-- Work to be completed --
Below are the records; copy each line in them that holds the word "count".

——

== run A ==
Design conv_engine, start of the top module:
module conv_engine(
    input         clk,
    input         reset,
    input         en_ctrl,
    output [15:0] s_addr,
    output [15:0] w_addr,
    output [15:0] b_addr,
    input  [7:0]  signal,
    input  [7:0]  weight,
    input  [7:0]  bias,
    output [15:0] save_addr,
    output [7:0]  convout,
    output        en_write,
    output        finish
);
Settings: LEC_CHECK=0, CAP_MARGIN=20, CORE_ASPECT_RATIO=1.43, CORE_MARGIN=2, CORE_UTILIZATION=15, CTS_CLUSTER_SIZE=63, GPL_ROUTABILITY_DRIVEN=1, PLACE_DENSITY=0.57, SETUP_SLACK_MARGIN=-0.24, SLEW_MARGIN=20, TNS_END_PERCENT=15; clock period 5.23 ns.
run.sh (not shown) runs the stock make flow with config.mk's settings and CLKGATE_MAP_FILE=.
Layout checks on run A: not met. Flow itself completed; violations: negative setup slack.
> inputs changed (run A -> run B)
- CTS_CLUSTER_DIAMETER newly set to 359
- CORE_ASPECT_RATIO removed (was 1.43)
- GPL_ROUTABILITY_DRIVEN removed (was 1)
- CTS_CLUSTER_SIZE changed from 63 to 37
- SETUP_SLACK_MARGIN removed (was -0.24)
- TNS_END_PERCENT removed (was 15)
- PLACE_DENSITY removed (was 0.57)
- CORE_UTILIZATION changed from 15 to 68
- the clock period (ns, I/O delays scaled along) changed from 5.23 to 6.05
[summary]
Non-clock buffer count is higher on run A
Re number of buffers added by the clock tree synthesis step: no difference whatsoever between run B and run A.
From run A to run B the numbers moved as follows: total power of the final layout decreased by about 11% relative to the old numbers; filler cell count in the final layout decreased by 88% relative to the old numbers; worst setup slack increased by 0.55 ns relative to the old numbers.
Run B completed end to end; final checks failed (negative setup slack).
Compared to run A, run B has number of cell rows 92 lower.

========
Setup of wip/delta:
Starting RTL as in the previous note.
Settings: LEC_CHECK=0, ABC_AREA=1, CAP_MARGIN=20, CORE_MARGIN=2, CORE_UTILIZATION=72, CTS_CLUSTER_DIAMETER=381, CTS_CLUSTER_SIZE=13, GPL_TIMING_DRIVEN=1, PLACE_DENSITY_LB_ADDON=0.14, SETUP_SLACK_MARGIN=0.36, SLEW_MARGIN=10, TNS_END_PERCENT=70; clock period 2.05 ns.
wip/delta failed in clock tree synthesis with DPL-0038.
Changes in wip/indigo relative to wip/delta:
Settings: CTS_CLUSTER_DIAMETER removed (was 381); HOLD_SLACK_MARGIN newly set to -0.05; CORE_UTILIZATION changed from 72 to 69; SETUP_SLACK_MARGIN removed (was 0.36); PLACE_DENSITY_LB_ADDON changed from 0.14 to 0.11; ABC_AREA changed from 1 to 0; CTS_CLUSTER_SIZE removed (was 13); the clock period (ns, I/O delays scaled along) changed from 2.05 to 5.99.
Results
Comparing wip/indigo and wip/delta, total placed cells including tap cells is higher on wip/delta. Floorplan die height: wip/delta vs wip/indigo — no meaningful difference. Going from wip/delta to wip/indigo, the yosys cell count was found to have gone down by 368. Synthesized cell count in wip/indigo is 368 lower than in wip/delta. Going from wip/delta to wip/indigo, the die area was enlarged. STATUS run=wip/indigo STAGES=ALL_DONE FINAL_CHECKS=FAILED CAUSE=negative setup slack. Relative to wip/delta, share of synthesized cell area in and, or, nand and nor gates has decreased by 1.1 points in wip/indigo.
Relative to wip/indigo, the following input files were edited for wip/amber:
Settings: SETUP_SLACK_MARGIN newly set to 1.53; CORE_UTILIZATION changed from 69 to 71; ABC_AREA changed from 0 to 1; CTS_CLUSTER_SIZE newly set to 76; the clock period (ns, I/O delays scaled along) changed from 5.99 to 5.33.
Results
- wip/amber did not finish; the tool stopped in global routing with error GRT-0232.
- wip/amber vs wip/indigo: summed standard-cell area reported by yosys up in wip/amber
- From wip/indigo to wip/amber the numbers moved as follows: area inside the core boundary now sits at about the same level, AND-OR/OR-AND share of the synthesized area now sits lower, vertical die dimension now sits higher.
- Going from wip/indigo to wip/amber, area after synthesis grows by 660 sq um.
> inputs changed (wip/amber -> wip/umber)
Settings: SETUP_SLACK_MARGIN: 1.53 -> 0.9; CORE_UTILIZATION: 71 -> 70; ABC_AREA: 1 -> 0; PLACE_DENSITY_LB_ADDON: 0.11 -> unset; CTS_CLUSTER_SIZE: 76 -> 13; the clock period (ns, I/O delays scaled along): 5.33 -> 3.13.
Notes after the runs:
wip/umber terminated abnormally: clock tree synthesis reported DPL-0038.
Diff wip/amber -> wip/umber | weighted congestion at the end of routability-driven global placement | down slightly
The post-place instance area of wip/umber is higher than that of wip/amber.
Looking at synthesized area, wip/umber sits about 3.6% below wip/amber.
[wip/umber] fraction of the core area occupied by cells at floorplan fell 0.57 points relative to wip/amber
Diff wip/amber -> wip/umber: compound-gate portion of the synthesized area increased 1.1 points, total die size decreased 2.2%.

——

-- Answer space --
Non-clock buffer count is higher on run A
From run A to run B the numbers moved as follows: total power of the final layout decreased by about 11% relative to the old numbers; filler cell count in the final layout decreased by 88% relative to the old numbers; worst setup slack increased by 0.55 ns relative to the old numbers.
Comparing wip/indigo and wip/delta, total placed cells including tap cells is higher on wip/delta. Floorplan die height: wip/delta vs wip/indigo — no meaningful difference. Going from wip/delta to wip/indigo, the yosys cell count was found to have gone down by 368. Synthesized cell count in wip/indigo is 368 lower than in wip/delta. Going from wip/delta to wip/indigo, the die area was enlarged. STATUS run=wip/indigo STAGES=ALL_DONE FINAL_CHECKS=FAILED CAUSE=negative setup slack. Relative to wip/delta, share of synthesized cell area in and, or, nand and nor gates has decreased by 1.1 points in wip/indigo.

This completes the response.